Stored entries:
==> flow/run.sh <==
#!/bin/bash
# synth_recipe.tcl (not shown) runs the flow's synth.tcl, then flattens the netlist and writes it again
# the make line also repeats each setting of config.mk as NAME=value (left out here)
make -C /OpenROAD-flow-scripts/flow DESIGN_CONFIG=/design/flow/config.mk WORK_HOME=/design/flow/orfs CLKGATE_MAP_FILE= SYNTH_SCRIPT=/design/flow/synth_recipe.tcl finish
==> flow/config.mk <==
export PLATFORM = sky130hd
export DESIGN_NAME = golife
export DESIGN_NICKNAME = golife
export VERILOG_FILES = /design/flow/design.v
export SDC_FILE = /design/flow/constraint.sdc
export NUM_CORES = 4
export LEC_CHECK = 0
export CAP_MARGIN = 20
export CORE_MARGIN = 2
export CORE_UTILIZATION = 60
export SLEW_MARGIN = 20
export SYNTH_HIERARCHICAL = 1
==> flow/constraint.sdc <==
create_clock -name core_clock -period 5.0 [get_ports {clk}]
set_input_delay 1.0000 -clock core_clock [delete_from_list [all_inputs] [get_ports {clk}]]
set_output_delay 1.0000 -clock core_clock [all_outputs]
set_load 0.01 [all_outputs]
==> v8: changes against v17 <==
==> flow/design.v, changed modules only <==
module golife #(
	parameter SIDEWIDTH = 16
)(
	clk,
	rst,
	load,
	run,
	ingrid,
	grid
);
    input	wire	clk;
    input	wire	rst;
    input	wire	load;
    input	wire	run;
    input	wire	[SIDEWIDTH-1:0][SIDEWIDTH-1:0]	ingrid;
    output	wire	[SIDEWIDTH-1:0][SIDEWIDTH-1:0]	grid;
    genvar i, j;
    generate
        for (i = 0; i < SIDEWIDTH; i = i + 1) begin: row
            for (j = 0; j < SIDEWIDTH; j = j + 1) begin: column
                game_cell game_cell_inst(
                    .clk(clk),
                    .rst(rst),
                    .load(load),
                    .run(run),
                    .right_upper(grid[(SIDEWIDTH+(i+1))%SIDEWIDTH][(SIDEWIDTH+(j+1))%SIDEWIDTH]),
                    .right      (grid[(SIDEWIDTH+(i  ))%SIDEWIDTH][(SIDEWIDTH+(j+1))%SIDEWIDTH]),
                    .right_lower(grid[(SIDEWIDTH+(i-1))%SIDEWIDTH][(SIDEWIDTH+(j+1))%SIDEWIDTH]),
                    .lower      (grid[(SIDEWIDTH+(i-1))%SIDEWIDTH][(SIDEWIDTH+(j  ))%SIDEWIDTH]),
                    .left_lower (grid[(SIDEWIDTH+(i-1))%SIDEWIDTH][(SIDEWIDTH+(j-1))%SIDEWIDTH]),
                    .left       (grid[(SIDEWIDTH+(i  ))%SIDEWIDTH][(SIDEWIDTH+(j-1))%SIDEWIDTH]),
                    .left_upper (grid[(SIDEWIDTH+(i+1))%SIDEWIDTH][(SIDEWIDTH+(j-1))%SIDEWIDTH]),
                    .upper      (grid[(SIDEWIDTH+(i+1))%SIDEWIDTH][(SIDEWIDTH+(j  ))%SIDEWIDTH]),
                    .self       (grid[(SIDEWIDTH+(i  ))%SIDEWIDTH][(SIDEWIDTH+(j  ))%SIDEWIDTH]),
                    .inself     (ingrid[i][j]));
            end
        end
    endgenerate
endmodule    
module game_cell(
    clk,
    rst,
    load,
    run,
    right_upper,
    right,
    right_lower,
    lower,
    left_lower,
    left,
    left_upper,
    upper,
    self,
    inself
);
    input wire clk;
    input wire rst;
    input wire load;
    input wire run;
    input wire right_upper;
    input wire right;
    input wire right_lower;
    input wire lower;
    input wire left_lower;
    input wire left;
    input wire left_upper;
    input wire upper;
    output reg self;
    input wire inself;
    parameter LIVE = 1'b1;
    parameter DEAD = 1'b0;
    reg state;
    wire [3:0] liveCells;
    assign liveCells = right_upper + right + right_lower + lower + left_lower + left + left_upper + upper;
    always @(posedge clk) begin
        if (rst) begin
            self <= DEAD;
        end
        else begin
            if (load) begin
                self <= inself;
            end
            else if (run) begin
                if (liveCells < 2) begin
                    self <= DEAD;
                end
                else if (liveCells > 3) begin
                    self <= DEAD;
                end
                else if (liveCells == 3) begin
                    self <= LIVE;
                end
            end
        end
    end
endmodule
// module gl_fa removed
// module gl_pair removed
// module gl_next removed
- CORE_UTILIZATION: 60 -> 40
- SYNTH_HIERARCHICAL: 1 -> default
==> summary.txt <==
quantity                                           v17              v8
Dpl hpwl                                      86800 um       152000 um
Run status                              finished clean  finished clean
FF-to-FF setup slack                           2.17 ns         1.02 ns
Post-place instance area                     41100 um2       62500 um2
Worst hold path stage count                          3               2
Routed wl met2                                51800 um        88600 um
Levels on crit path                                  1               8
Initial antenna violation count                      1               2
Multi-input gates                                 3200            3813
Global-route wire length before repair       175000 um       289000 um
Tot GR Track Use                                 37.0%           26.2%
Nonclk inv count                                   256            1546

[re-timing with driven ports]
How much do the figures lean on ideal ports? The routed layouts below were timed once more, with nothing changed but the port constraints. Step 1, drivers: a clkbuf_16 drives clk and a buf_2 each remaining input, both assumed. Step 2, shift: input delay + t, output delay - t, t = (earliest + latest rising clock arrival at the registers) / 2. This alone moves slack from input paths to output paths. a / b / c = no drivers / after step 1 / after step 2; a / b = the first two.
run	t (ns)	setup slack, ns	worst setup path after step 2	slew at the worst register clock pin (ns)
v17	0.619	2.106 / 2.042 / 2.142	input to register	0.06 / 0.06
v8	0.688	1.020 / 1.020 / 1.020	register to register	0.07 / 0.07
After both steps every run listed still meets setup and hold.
This is an optimization exercise on Yosys and OpenROAD, whose aim is small area, a short achievable clock period and few clock cycles per item, not a production implementation. The RTL was checked by simulation tests, not by an equivalence proof against the original design.

[config.mk]
export PLATFORM = sky130hd
export DESIGN_NAME = MULDIV_top
export DESIGN_NICKNAME = MULDIV_top
export VERILOG_FILES = /design/flow/design.v
export SDC_FILE = /design/flow/constraint.sdc
export NUM_CORES = 4
export LEC_CHECK = 0
export CAP_MARGIN = 20
export CORE_MARGIN = 2
export CORE_UTILIZATION = 70
export PLACE_DENSITY = 0.75
export SETUP_SLACK_MARGIN = 5
export SLEW_MARGIN = 20
[constraint.sdc]
create_clock -name core_clock -period 10.0 [get_ports {clk}]
set_input_delay 2.0000 -clock core_clock [delete_from_list [all_inputs] [get_ports {clk}]]
set_output_delay 2.0000 -clock core_clock [all_outputs]
set_load 0.01 [all_outputs]
Context: an optimization exercise on an open-source flow, tuned for small area. The choices shown serve that exercise and are no tape-out recipe.
The RTL was checked by simulation tests, not by an equivalence proof against the original design.
Power and IR drop assume default switching activity.

==> flow/design.v (outline; a module is shown in full before it is edited, if it fits) <==
// module current_filter: 1202 lines
// module cf_fa: 6 lines
// module cf_inv: 5 lines
// module cf_ha: 6 lines
module current_filter (pClk, pRst, pFilterIn, pFilterOut);
  // ...
==> flow/run.sh <==
#!/bin/bash
# synth_recipe.tcl (not shown) runs the flow's synth.tcl, then flattens the netlist and writes it again
# the make line also repeats each setting of config.mk as NAME=value (left out here)
make -C /OpenROAD-flow-scripts/flow DESIGN_CONFIG=/design/flow/config.mk WORK_HOME=/design/flow/orfs CLKGATE_MAP_FILE= SYNTH_SCRIPT=/design/flow/synth_recipe.tcl finish
==> flow/config.mk <==
export PLATFORM = sky130hd
export DESIGN_NAME = current_filter
export DESIGN_NICKNAME = current_filter
export VERILOG_FILES = /design/flow/design.v
export SDC_FILE = /design/flow/constraint.sdc
export NUM_CORES = 4
export LEC_CHECK = 0
export CAP_MARGIN = 20
export CORE_MARGIN = 2
export CORE_UTILIZATION = 80
export CTS_BUF_LIST = sky130_fd_sc_hd__clkbuf_8
export CTS_CLUSTER_DIAMETER = 100
export CTS_CLUSTER_SIZE = 16
export SLEW_MARGIN = 20
export SYNTH_HIERARCHICAL = 1
==> flow/constraint.sdc <==
create_clock -name core_clock -period 7.5 [get_ports {pClk}]
set_input_delay 1.5000 -clock core_clock [delete_from_list [all_inputs] [get_ports {pClk}]]
set_output_delay 1.5000 -clock core_clock [all_outputs]
set_load 0.01 [all_outputs]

• DIRECTIONS FOR THIS TASK
Which lines in the entries above contain "inself"? Pull each of them out.

• RESULT OF THIS EXERCISE
                    .inself     (ingrid[i][j]));
    inself
    input wire inself;
                self <= inself;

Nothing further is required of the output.